Building phrase based language model from large corpus
by Tang Haijiang
M.Phil. Electrical and Electronic Engineering
x, 79 leaves : ill. ; 30 cm
Statistical language models (SLM) encode linguistic information in the form of estimation of probability distribution of natural language, and have been successfully applied in various language processing applications....[ Read more ]
Statistical language models (SLM) encode linguistic information in the form of estimation of probability distribution of natural language, and have been successfully applied in various language processing applications.
Currently, most SLMs are based on words. A language model is trained on text based on a pre-defined lexicon. However, even language model trained from huge body of text with very large lexicons yield a significant number of unreliable estimates due to the lack of linguistic information and the inaccurate independent assumption of language modeling. In fact, word bases n-gram language model, the most commonly used SLM, uses so little linguistic knowledge that it may applied to a sequence of any symbols with no deep structure or meaning behind them. One solution is to encode linguistic information into lexical units that has longer context, which is, including phrases as the linguistic unit for language modeling. The research work presented in this thesis focus on using automatically extracted phrase for language model training.
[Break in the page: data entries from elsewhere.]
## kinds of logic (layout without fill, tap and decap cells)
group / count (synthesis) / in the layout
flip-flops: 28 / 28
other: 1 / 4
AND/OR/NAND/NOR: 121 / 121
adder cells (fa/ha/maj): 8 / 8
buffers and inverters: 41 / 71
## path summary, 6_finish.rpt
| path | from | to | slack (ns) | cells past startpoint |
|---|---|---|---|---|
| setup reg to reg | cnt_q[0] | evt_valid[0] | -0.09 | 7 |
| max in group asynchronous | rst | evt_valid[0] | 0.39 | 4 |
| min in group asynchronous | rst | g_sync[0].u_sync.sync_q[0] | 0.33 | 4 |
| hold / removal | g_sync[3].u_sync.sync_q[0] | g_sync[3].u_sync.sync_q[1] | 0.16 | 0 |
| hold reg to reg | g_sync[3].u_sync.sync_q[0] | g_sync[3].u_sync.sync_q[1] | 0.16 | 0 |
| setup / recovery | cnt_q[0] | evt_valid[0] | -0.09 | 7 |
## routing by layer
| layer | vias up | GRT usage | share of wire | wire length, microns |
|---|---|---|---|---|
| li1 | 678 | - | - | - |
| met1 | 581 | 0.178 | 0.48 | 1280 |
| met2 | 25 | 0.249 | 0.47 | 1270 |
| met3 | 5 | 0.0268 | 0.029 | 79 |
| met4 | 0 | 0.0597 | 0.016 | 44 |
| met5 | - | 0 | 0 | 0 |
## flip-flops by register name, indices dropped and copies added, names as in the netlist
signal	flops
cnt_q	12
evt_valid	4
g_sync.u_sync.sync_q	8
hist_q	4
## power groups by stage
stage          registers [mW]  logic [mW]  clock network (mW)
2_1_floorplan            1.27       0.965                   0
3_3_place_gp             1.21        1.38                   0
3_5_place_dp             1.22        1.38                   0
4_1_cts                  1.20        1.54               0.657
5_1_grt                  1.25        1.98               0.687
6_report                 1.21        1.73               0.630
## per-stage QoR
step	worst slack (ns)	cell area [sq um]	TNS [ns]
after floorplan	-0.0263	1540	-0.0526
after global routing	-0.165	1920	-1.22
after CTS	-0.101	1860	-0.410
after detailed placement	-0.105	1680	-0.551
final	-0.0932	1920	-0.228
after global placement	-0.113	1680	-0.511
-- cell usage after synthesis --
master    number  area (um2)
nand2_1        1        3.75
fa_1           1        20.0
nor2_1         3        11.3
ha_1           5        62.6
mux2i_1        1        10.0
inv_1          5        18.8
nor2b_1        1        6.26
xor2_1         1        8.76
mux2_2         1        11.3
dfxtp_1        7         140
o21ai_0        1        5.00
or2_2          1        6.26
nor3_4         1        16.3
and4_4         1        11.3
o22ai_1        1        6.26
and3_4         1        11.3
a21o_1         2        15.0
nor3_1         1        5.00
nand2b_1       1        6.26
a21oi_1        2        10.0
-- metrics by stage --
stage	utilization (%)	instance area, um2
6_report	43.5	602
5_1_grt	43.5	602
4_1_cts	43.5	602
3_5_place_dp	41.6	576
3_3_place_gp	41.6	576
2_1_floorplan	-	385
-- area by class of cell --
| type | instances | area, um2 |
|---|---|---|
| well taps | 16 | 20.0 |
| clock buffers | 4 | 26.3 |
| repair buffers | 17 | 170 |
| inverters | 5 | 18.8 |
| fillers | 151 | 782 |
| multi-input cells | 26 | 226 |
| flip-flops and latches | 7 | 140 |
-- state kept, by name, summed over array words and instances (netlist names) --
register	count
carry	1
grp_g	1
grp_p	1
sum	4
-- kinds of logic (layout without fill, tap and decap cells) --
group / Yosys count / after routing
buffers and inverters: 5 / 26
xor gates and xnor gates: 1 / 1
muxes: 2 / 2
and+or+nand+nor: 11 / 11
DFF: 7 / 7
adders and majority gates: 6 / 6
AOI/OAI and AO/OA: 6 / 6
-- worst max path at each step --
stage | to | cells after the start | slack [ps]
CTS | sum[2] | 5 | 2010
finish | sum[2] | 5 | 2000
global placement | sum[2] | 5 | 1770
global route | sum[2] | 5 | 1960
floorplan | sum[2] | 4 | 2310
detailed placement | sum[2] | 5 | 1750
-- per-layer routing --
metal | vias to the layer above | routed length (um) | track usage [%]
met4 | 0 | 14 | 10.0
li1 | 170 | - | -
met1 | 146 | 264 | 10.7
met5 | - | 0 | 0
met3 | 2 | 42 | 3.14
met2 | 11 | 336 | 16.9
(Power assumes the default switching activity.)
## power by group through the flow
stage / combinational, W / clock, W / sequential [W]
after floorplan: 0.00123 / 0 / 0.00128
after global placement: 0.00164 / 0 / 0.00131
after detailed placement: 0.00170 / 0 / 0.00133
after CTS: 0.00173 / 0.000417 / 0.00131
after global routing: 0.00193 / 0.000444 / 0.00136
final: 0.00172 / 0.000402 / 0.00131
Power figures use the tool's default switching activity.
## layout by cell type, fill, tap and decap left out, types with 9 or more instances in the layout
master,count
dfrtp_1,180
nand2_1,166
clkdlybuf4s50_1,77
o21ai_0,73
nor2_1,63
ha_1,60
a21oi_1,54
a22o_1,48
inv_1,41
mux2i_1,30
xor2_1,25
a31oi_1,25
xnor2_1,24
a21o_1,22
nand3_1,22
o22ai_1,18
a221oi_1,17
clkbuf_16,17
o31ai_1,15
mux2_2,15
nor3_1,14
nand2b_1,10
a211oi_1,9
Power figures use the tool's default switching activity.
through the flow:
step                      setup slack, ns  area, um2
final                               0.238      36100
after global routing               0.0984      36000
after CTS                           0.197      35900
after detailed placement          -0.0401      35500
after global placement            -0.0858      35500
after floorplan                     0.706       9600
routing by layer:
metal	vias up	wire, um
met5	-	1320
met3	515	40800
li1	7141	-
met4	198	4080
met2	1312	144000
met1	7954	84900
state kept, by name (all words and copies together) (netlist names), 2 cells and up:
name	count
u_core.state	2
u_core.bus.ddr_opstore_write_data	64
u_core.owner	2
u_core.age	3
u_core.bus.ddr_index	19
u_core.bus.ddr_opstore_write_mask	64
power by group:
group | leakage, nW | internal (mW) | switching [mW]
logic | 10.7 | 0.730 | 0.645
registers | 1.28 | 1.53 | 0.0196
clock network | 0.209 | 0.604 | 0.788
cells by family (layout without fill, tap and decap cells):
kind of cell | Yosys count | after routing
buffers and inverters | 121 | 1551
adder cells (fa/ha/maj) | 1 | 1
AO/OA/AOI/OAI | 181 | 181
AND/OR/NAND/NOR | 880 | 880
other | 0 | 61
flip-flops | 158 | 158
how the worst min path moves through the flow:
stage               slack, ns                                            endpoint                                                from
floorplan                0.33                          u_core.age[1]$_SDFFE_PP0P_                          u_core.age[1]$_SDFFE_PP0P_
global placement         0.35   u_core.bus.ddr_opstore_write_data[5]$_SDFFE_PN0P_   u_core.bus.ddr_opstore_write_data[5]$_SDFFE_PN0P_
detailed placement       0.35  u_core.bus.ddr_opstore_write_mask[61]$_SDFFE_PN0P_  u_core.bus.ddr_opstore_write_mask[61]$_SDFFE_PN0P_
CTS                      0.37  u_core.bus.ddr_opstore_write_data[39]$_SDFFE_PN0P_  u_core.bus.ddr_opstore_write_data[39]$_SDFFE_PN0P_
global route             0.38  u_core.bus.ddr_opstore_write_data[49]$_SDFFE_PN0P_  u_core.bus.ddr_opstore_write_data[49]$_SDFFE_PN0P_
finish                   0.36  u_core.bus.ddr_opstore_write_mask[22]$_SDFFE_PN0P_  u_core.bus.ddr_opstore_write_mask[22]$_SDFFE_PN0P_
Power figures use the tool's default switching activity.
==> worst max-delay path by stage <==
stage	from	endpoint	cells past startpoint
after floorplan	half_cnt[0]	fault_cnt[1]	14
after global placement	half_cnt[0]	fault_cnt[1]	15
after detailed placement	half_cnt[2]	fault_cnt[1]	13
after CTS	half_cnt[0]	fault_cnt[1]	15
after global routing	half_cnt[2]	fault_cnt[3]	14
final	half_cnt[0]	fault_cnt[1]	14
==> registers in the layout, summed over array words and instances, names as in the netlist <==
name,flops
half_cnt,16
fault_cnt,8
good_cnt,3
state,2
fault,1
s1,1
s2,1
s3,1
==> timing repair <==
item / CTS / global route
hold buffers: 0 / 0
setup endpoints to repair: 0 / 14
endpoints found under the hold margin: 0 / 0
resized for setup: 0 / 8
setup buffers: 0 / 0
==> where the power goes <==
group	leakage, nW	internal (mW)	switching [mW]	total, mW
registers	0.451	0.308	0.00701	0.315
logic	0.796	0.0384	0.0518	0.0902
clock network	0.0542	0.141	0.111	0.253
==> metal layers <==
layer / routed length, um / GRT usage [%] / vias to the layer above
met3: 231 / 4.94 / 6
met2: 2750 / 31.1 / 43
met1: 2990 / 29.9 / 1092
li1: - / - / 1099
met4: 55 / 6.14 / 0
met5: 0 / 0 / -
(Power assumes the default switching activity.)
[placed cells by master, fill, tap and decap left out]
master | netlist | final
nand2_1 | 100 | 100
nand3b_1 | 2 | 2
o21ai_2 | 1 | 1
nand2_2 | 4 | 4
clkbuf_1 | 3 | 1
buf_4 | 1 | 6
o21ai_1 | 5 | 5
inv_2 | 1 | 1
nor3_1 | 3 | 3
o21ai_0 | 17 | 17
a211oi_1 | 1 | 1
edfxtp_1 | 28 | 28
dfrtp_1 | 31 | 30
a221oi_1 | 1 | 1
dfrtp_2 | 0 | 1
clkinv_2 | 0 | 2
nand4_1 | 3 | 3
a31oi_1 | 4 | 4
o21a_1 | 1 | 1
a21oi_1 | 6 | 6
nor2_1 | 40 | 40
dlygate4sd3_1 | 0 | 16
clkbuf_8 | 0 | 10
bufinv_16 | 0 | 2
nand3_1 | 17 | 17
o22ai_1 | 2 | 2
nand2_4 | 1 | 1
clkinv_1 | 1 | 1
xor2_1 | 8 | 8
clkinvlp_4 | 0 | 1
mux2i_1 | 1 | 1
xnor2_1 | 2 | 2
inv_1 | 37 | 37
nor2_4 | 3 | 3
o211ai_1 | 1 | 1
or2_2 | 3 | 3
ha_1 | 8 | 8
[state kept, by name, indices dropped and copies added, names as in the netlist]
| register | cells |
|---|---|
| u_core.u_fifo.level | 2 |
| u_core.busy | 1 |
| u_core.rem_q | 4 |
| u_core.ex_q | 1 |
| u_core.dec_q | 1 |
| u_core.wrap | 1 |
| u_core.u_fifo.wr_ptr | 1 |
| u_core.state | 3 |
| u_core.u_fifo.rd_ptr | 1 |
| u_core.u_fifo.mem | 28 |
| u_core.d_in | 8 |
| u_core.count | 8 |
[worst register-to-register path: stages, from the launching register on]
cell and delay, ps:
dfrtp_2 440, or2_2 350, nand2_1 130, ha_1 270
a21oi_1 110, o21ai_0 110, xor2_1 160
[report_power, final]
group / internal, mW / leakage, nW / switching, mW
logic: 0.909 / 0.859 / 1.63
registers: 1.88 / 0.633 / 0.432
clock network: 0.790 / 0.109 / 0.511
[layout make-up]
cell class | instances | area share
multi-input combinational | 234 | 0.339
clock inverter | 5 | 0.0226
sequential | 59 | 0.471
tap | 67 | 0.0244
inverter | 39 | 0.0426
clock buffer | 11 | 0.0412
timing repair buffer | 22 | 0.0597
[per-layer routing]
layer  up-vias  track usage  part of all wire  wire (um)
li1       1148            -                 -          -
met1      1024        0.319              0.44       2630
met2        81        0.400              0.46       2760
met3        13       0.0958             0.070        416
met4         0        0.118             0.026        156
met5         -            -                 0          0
## config.mk

```make
export PLATFORM = sky130hd
export DESIGN_NAME = fetch_queue
export DESIGN_NICKNAME = d
export VERILOG_FILES = /design/src/rtl/fetch_queue.sv
export SDC_FILE = /design/constraint.sdc
export NUM_CORES = 1
export LEC_CHECK = 0
export CAP_MARGIN = 15
export CORE_AREA = 4 4 113 223
export DETAILED_ROUTE_END_ITERATION = 7
export DIE_AREA = 0 0 117 227
export DONT_BUFFER_PORTS = 1
export HOLD_SLACK_MARGIN = 0.08
export PLACE_DENSITY = 0.68
export SKIP_CTS_REPAIR_TIMING = 1
export SKIP_LAST_GASP = 1
export SLEW_MARGIN = 20
export SYNTH_ARGS = -nofsm -noshare
export SYNTH_HDL_FRONTEND = slang
export SYNTH_SLANG_ARGS = --single-unit
```

## constraint.sdc

```tcl
create_clock -name clk -period 3.3 [get_ports clk]
set_input_delay 0.33 -clock clk [delete_from_list [all_inputs] [get_ports clk]]
set_output_delay 0.33 -clock clk [all_outputs]
set_load 0.02 [all_outputs]
```

## src/rtl/fetch_queue.sv

```systemverilog
// fetch_queue: decoupled fetch front end with a credit-checked FIFO, redirect flush and ECALL halt
module fetch_queue #(
  parameter int                AWIDTH   = 32,
  parameter int                DWIDTH   = 32,
  parameter logic [AWIDTH-1:0] BASEADDR = 32'h01000000,
  parameter int                DEPTH    = 4
) (
  input  logic                       clk,
  input  logic                       rst,
  output logic                       imem_req_o,
  output logic [AWIDTH-1:0]          imem_addr_o,
  input  logic [DWIDTH-1:0]          imem_data_i,
  input  logic                       redirect_i,
  input  logic [AWIDTH-1:0]          redirect_pc_i,
  output logic                       deq_valid_o,
  input  logic                       deq_ready_i,
  output logic [AWIDTH-1:0]          deq_pc_o,
  output logic [DWIDTH-1:0]          deq_insn_o,
  output logic [$clog2(DEPTH+1)-1:0] count_o,
  output logic                       halted_o
);
  localparam int CW = $clog2(DEPTH+1);
  localparam int PW = $clog2(DEPTH);
  localparam logic [DWIDTH-1:0] ECALL = DWIDTH'(32'h00000073);

  typedef enum logic {RUN, HALTED} state_t;

  state_t             state_q, state_d;
  logic [AWIDTH-1:0]  pc_q, pc_d, req_pc_q;
  logic               inflight_q;
  logic [PW-1:0]      rd_q, wr_q;
  logic [CW-1:0]      count_q, count_d;
  logic [AWIDTH-1:0]  pc_mem   [DEPTH];
  logic [DWIDTH-1:0]  insn_mem [DEPTH];
  logic               credit_ok, push, pop;

  // A request is only issued when a slot is reserved for its response
  assign credit_ok   = ({1'b0, count_q} + (CW+1)'(inflight_q)) < (CW+1)'(DEPTH);
  assign imem_req_o  = rst & (state_q == RUN) & ~redirect_i & credit_ok;
  assign imem_addr_o = pc_q;
  assign push        = inflight_q & ~redirect_i;
  assign deq_valid_o = count_q != '0;
  assign pop         = deq_valid_o & deq_ready_i & ~redirect_i;
  assign deq_pc_o    = deq_valid_o ? pc_mem[rd_q] : '0;
  assign deq_insn_o  = deq_valid_o ? insn_mem[rd_q] : '0;
  assign count_o     = count_q;
  assign halted_o    = state_q == HALTED;

  always_comb begin
    pc_d    = redirect_i ? (redirect_pc_i & ~AWIDTH'(3)) : imem_req_o ? pc_q + AWIDTH'(4) : pc_q;
    count_d = redirect_i ? '0 : count_q + CW'(push) - CW'(pop);
    state_d = redirect_i ? RUN : (pop && deq_insn_o == ECALL) ? HALTED : state_q;
  end

  always_ff @(posedge clk or negedge rst) begin
    if (!rst) begin
      pc_q       <= BASEADDR;
      req_pc_q   <= '0;
      inflight_q <= 1'b0;
      rd_q       <= '0;
      wr_q       <= '0;
      count_q    <= '0;
      state_q    <= RUN;
    end else begin
      pc_q       <= pc_d;
      count_q    <= count_d;
      state_q    <= state_d;
      inflight_q <= imem_req_o;
      if (imem_req_o) req_pc_q <= pc_q;
      rd_q       <= redirect_i ? '0 : pop ? rd_q + PW'(1) : rd_q;
      wr_q       <= redirect_i ? '0 : push ? wr_q + PW'(1) : wr_q;
    end
  end

  always_ff @(posedge clk) begin
    if (push) begin
      pc_mem[wr_q]   <= req_pc_q;
      insn_mem[wr_q] <= imem_data_i;
    end
  end
endmodule

```
===== src/rtl/rr_arb_mux_pkg.sv =====
// Shared constants and helpers for the round-robin arbitrating mux.
// Holds the pointer width function and idle data mode constants.
package rr_arb_mux_pkg;

  localparam int unsigned HOLD_ZERO = 0;
  localparam int unsigned HOLD_KEEP = 1;

  // Pointer needs at least one bit even for tiny N.
  function automatic int unsigned ptr_w(input int unsigned n);
    return (n <= 2) ? 1 : $clog2(n);
  endfunction

endpackage


===== src/rtl/rr_arb_mux_pick.sv =====
// Combinational round-robin picker: first request at or above ptr,
// wrapping to channel 0; returns one-hot grant and binary index.
module rr_pick
  import rr_arb_mux_pkg::*;
#(
  parameter int unsigned N  = 6,
  parameter int unsigned PW = ptr_w(N)
) (
  input  logic [N-1:0]  req,
  input  logic [PW-1:0] ptr,
  output logic [N-1:0]  gnt,
  output logic [PW-1:0] idx
);

  logic [N-1:0]  gnt_hi;
  logic [N-1:0]  gnt_lo;
  logic [PW-1:0] idx_hi;
  logic [PW-1:0] idx_lo;
  logic          hit_hi;
  logic          hit_lo;

  // Two ascending scans: the upper window wins over the wrapped one.
  always_comb begin
    gnt_hi = '0;
    gnt_lo = '0;
    idx_hi = '0;
    idx_lo = '0;
    hit_hi = 1'b0;
    hit_lo = 1'b0;
    for (int i = 0; i < int'(N); i++) begin
      if (req[i] && !hit_hi && (i >= int'(ptr))) begin
        hit_hi    = 1'b1;
        gnt_hi[i] = 1'b1;
        idx_hi    = PW'(i);
      end
      if (req[i] && !hit_lo) begin
        hit_lo    = 1'b1;
        gnt_lo[i] = 1'b1;
        idx_lo    = PW'(i);
      end
    end
  end

  assign gnt = hit_hi ? gnt_hi : gnt_lo;
  assign idx = hit_hi ? idx_hi : idx_lo;

endmodule


===== src/rtl/rr_arb_mux.sv =====
// Round-robin arbiter feeding a single registered output slot.
// Reloads in the same cycle it drains, so throughput is one word/cycle.
module rr_arb_mux
  import rr_arb_mux_pkg::*;
#(
  parameter int unsigned K         = 4,
  parameter int unsigned N         = 6,
  parameter int unsigned HOLD_LAST = HOLD_ZERO
) (
  input  logic           clk,
  input  logic           rst,
  input  logic [N-1:0]   in_valid,
  input  logic [N*K-1:0] in_data,
  output logic [N-1:0]   in_ready,
  output logic           out_valid,
  output logic [K-1:0]   out_data,
  output logic [N-1:0]   out_sel,
  input  logic           out_ready
);

  localparam int unsigned PW = ptr_w(N);

  logic [PW-1:0] ptr;
  logic [PW-1:0] nxt_ptr;
  logic [N-1:0]  gnt;
  logic [PW-1:0] idx;
  logic [K-1:0]  mux_data;
  logic          load_en;
  logic          xfer;

  rr_pick #(
    .N  (N),
    .PW (PW)
  ) u_pick (
    .req (in_valid),
    .ptr (ptr),
    .gnt (gnt),
    .idx (idx)
  );

  assign load_en  = !out_valid || out_ready;
  assign in_ready = (load_en && !rst) ? gnt : '0;
  assign xfer     = |in_ready;
  assign nxt_ptr  = (idx == PW'(N-1)) ? '0 : idx + PW'(1);

  // AND-OR select keeps the data path flat.
  always_comb begin
    mux_data = '0;
    for (int i = 0; i < int'(N); i++) begin
      mux_data = mux_data | (in_data[i*K +: K] & {K{gnt[i]}});
    end
  end

  always_ff @(posedge clk) begin
    if (rst) begin
      out_valid <= 1'b0;
      out_data  <= '0;
      out_sel   <= '0;
      ptr       <= '0;
    end else if (xfer) begin
      out_valid <= 1'b1;
      out_data  <= mux_data;
      out_sel   <= gnt;
      ptr       <= nxt_ptr;
    end else if (out_valid && out_ready) begin
      out_valid <= 1'b0;
      out_sel   <= '0;
      if (HOLD_LAST != HOLD_KEEP) begin
        out_data <= '0;
      end
    end
  end

endmodule


===== config.mk =====
export PLATFORM = sky130hd
export DESIGN_NAME = rr_arb_mux
export DESIGN_NICKNAME = d
export VERILOG_FILES = /design/src/rtl/rr_arb_mux_pkg.sv /design/src/rtl/rr_arb_mux_pick.sv /design/src/rtl/rr_arb_mux.sv
export SDC_FILE = /design/constraint.sdc
export NUM_CORES = 1
export LEC_CHECK = 0
export BUFFER_PORTS_ARGS = -buffer_cell sky130_fd_sc_hd__buf_2
export CAP_MARGIN = 20
export CORE_UTILIZATION = 25
export CTS_BUF_LIST = sky130_fd_sc_hd__clkbuf_8
export DETAILED_ROUTE_END_ITERATION = 7
export GPL_TIMING_DRIVEN = 0
export MAX_ROUTING_LAYER = met4
export PLACE_DENSITY = 0.57
export SYNTH_ARGS = -nofsm -noshare
export SYNTH_HDL_FRONTEND = slang
export SYNTH_SLANG_ARGS = --single-unit

===== constraint.sdc =====
create_clock -name clk -period 3.1 [get_ports clk]
set_input_delay 0.31 -clock clk [delete_from_list [all_inputs] [get_ports clk]]
set_output_delay 0.31 -clock clk [all_outputs]
set_load 0.02 [all_outputs]

Yosys cells after proc, flatten, opt, wreduce, memory -nomap -nowiden
Index checks and enable logic that the tools add are counted.
{"block": "word_totals", "in_bits": 33, "reg_bits": 14, "out_inout_bits": 17}
{"block": "classes", "addsub": 1, "n_lt_le_gt_ge": 6, "n_reduce_logical": 33, "muxes": 41, "n_eq_ne": 1, "n_bitwise": 11}
{"operator": "1-bit 2-to-1 mux", "count": 25}
{"operator": "4-bit bitwise AND", "count": 6}
{"operator": "6-bit 2-to-1 mux", "count": 4}
{"operator": "4-bit OR", "count": 5}
{"operator": "1-bit logical AND", "count": 18}
{"operator": "3-bit 2-to-1 mux", "count": 6}
{"operator": "1-bit zero test", "count": 12}
{"operator": "2-bit 2-to-1 mux", "count": 4}
{"operator": "4-bit 2-to-1 mux", "count": 2}
{"operator": "1-bit by 3-bit >= comparator with 1-bit output (first input constant)", "count": 2}
{"operator": "2-bit by 3-bit >= comparator with 1-bit output (first input constant)", "count": 2}
{"operator": "3-bit >= comparator (first input constant)", "count": 2}
{"operator": "6-bit OR reduction", "count": 1}
{"operator": "3-bit by 1-bit adder with 3-bit output (second input constant)", "count": 1}
{"operator": "3-bit equality test (second input constant)", "count": 1}
{"operator": "2-bit nonzero test", "count": 1}
{"operator": "1-bit logical OR", "count": 1}

Depth between registers and ports, before layout
{"block": "depth", "ltp_word": 31, "ltp_mapped": 8, "depth_no_buf": 6}

Modules after synthesis
Synthesis repeated with hierarchy kept, for this count alone.
{"block": "unflattened", "cells_unflattened": 135, "hier_area_um2": 1094.8}
{"module": "rr_arb_mux", "area_each_um2": 730.7, "cells_per_inst": 83, "instances": 1}
{"module": "rr_pick", "area_each_um2": 364.1, "cells_per_inst": 52, "instances": 1}

Worst setup path after synthesis
No wires, ideal clock.
{"block": "synth_path", "kind": "reg2out", "start": "register ptr[2]", "end": "output in_ready[0]", "path_slack_ns": 1.130, "arrival_time_ns": 1.660, "stages_incl_launch_ff": 7, "t_required_ns": 2.790, "path_cell_list": "dfxtp_1 > and2b_1 > a21o_1 > o32ai_1 > nand2_1 > buf_2 > nor2_1"}
{"block": "synth_via", "elab_chain_cells": 25}
{"element": "from (decl)", "line_no": "rr_arb_mux.sv:23", "text": "logic [PW-1:0] ptr;"}
{"element": "from (signal assigned)", "line_no": "rr_arb_mux.sv:64", "text": "ptr <= nxt_ptr;"}
{"element": "1-bit by 3-bit >= comparator with 1-bit output", "line_no": "rr_arb_mux_pick.sv:31", "text": "if (req[i] && !hit_hi && (i >= int'(ptr))) begin"}
{"element": "1-bit logical AND", "line_no": "rr_arb_mux_pick.sv:31"}
{"element": "1-bit 2-to-1 mux", "line_no": "rr_arb_mux_pick.sv:31"}
{"element": "1-bit zero test", "line_no": "rr_arb_mux_pick.sv:31"}
{"element": "1-bit logical AND (2 in series)", "line_no": "rr_arb_mux_pick.sv:31"}
{"element": "1-bit 2-to-1 mux", "line_no": "rr_arb_mux_pick.sv:31"}
{"element": "1-bit zero test", "line_no": "rr_arb_mux_pick.sv:31"}
{"element": "1-bit logical AND (2 in series)", "line_no": "rr_arb_mux_pick.sv:31"}
{"element": "[5 not listed]"}
{"element": "1-bit zero test", "line_no": "rr_arb_mux_pick.sv:31"}
{"element": "1-bit logical AND (2 in series)", "line_no": "rr_arb_mux_pick.sv:31"}
{"element": "1-bit 2-to-1 mux", "line_no": "rr_arb_mux_pick.sv:31"}
{"element": "1-bit zero test", "line_no": "rr_arb_mux_pick.sv:31"}
{"element": "1-bit logical AND (2 in series)", "line_no": "rr_arb_mux_pick.sv:31"}
{"element": "1-bit 2-to-1 mux", "line_no": "rr_arb_mux_pick.sv:31"}
{"element": "6-bit 2-to-1 mux *", "line_no": "rr_arb_mux_pick.sv:44", "text": "assign gnt = hit_hi ? gnt_hi : gnt_lo;"}
{"element": "6-bit 2-to-1 mux *", "line_no": "rr_arb_mux.sv:42", "text": "assign in_ready = (load_en && !rst) ? gnt : '0;"}
{"element": "to (decl)", "line_no": "rr_arb_mux.sv:14", "text": "output logic [N-1:0] in_ready,"}
Mark *: on every way between the ends. The rest lies on a longest branch, timed or not.

Worst setup path after layout
Ends and elaborated chain as after synthesis.
==> config.mk <==
export PLATFORM = sky130hd
export DESIGN_NAME = wb_bus_decoder
export DESIGN_NICKNAME = d
export VERILOG_FILES = /design/src/rtl/wb_bus_decoder.sv
export SDC_FILE = /design/constraint.sdc
export NUM_CORES = 1
export LEC_CHECK = 0
export BUFFER_PORTS_ARGS = -buffer_cell sky130_fd_sc_hd__buf_2
export CAP_MARGIN = 20
export CORE_AREA = 5 5 301 303
export CTS_CLUSTER_DIAMETER = 30
export DETAILED_ROUTE_END_ITERATION = 8
export DIE_AREA = 0 0 306 308
export SYNTH_ARGS = -nofsm -noshare
export SYNTH_HDL_FRONTEND = slang
export SYNTH_SLANG_ARGS = --single-unit
==> constraint.sdc <==
create_clock -name clk_i -period 3.75 [get_ports clk_i]
set_clock_uncertainty 0.05 [all_clocks]
set_input_delay 0.75 -clock clk_i [delete_from_list [all_inputs] [get_ports clk_i]]
set_output_delay 0.75 -clock clk_i [all_outputs]
set_load 0.1 [all_outputs]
In this thesis, we investigate phrase based language model building techniques. We compare phrase extraction approaches using different statistical information obtained from the training data. The experimental results show that phrase based language model addresses main problems with regard to word-based n-gram model, hence systematically and significantly improves the quality of perplexity and recognition accuracy. We also propose our new approach that outperforms the previous methods.
Another contribution of this thesis is in robust Chinese syllable to word decoding. Syllable to word decoding is very important for Chinese keyboard input, and also a main part of Chinese CSR. However, inherent ambiguities of Chinese language hamper the accurate decoding. We present a multi-path search algorithm that addresses this problem and significantly improves the recognition accuracy.